Frank’s 3rd Blogiversary – How to Celebrate.

Frank has been blogging now for 3 years as of today.
So of course you are thinking, “Where’s my free ice cream?” CUT IT OUT!
You selfish free ice cream demanders need to stop, and step back for moment and think of Frank for a change. Think about his needs, desires and quest for world domination.
To paraphrase, John Kennedy, the Democrat responsible for U.S. involvement in Viet Nam,

Ask not what Frank can do for you.
Ask what you can do for Frank.

The answer is manyfold, varied and yes sundry. Actually that’s not the answer more of a description of the answer.
The real answer is of course to do things to help expand Frank’s reach, popularity, power and ultimately his pocketbook.

  • Email 5 dozen someones you know, sending them a link to his blog with appropriate effusive praise.
  • Email everyone you know and 20 people you don’t know a link to his podcast site also with similarly appropriate effusive praise.
  • Give him money outright. A simple, direct approach, much like Frank himself. He’d appreciate that.

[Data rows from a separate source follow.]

==> src/rtl/serial_subtractor.sv <==
// Bit-serial WIDTH-bit subtractor, LSB first, one bit per clock.
// Optional signed-overflow output enabled by defining SERIAL_SUB_OVF_EN.
//
// state | meaning
// IDLE  | waiting for start
// SHIFT | computing one result bit per cycle
// DONE  | one-cycle done pulse; start here is accepted back-to-back
module serial_subtractor
  import serial_sub_pkg::*;
#(
  parameter int unsigned WIDTH = DEF_WIDTH
) (
  input  logic             clk,
  input  logic             rst_n,
  input  logic             start,
  input  logic [WIDTH-1:0] a,
  input  logic [WIDTH-1:0] b,
  input  logic             bin_in,
  output logic             busy,
  output logic             done,
  output logic [WIDTH-1:0] diff,
  output logic             borrow_out
`ifdef SERIAL_SUB_OVF_EN
  ,
  output logic             ovf
`endif
);

  localparam int unsigned    CW   = count_width(WIDTH);
  localparam logic [CW-1:0]  LAST = CW'(WIDTH - 1);

  state_t           r_state;
  state_t           w_state_nxt;
  logic             w_accept;
  logic             w_shift;
  logic             w_last;

  // r_a doubles as the result shift register: each computed bit enters at
  // the MSB as the consumed minuend bit leaves at the LSB.
  logic [WIDTH-1:0] r_a;
  logic [WIDTH-1:0] r_b;
  logic             r_br;
  logic [CW-1:0]    r_cnt;
  logic [WIDTH-1:0] r_diff;
  logic             r_bout;

  logic             w_d;
  logic             w_bout;

`ifdef SERIAL_SUB_OVF_EN
  logic             r_a_msb;
  logic             r_b_msb;
  logic             r_ovf;
`endif

  fs_cell u_fs_cell (
    .i_a    (r_a[0]),
    .i_b    (r_b[0]),
    .i_bin  (r_br),
    .o_d    (w_d),
    .o_bout (w_bout)
  );

  // State register.
  always_ff @(posedge clk) begin
    if (!rst_n) r_state <= IDLE;
    else        r_state <= w_state_nxt;
  end

  // Next-state decode and status outputs.
  always_comb begin
    w_state_nxt = r_state;
    w_accept    = 1'b0;
    w_shift     = 1'b0;
    w_last      = 1'b0;
    busy        = 1'b0;
    done        = 1'b0;
    case (r_state)
      IDLE: begin
        if (start) begin
          w_accept    = 1'b1;
          w_state_nxt = SHIFT;
        end
      end
      SHIFT: begin
        busy    = 1'b1;
        w_shift = 1'b1;
        if (r_cnt == LAST) begin
          w_last      = 1'b1;
          w_state_nxt = DONE;
        end
      end
      DONE: begin
        done = 1'b1;
        if (start) begin
          w_accept    = 1'b1;
          w_state_nxt = SHIFT;
        end else begin
          w_state_nxt = IDLE;
        end
      end
      default: w_state_nxt = IDLE;
    endcase
  end

  // Operand capture, bit-serial shifting and result latch on DONE entry.
  always_ff @(posedge clk) begin
    if (!rst_n) begin
      r_a    <= '0;
      r_b    <= '0;
      r_br   <= 1'b0;
      r_cnt  <= '0;
      r_diff <= '0;
      r_bout <= 1'b0;
    end else if (w_accept) begin
      r_a    <= a;
      r_b    <= b;
      r_br   <= bin_in;
      r_cnt  <= '0;
    end else if (w_shift) begin
      r_a   <= {w_d, r_a[WIDTH-1:1]};
      r_b   <= {1'b0, r_b[WIDTH-1:1]};
      r_br  <= w_bout;
      r_cnt <= r_cnt + CW'(1);
      if (w_last) begin
        r_diff <= {w_d, r_a[WIDTH-1:1]};
        r_bout <= w_bout;
      end
    end
  end

`ifdef SERIAL_SUB_OVF_EN
  // Operand sign bits are shifted out during SHIFT, so keep copies for the
  // overflow decision made on the final bit.
  always_ff @(posedge clk) begin
    if (!rst_n) begin
      r_a_msb <= 1'b0;
      r_b_msb <= 1'b0;
      r_ovf   <= 1'b0;
    end else if (w_accept) begin
      r_a_msb <= a[WIDTH-1];
      r_b_msb <= b[WIDTH-1];
    end else if (w_last) begin
      r_ovf <= (r_a_msb != r_b_msb) && (w_d != r_a_msb);
    end
  end

  assign ovf = r_ovf;
`endif

  assign diff       = r_diff;
  assign borrow_out = r_bout;

endmodule
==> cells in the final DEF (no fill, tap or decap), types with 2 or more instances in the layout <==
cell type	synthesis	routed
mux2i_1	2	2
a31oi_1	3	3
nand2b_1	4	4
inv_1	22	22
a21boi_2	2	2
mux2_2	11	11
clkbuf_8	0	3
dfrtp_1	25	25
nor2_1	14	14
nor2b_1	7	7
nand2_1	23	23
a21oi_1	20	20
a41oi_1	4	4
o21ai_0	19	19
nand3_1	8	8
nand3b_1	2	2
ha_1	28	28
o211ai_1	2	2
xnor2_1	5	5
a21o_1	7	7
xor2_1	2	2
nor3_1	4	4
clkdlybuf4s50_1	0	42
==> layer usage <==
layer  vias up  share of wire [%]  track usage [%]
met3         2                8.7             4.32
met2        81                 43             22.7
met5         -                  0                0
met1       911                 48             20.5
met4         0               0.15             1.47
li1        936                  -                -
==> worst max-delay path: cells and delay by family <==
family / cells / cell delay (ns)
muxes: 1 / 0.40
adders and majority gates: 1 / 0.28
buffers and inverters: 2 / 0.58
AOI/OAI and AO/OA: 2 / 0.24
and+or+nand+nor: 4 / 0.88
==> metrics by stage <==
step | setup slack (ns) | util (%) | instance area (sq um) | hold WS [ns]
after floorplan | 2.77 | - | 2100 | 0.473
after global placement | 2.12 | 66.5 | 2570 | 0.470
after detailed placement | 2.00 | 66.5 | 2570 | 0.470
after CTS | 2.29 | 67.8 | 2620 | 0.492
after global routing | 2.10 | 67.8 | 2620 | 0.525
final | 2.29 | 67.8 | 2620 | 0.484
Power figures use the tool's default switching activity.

  • Buy an IMAO t-shirt, sure it’s more selfish on your part than the donation but helps accomplish many of Frank’s goals.
  • Pay attention to his his advertisers, do I really have to spell it out? C-l-i-c-k T-h-e-m.

Happy Blogiver$ary, Bo$$
Update: And you can vote for the podcast on Podcast Alley.

4 Comments

  1. Fools! Free ice cream can be had by all on Frank J. Day!
    First, in the spirit of conservativism, you must mug a liberal (preferably a journalist or a university professor, they have money).
    Any gun will do, it’s like a magic wand to those wusses. Also remember to wear a “‘Stache Bolton” mask and put your hands on your hips, as its always fun to see a liberal cry.
    Whatever you do, do not ask for the money from a bleeding-heart liberal, you have to demand it. This is because they wouldn’t give a penny of their own money to a starving man, but are total cowards.
    Step two, go to the ice cream shop and eat up. Should you get arrested, your insanity plea will be unbeatable.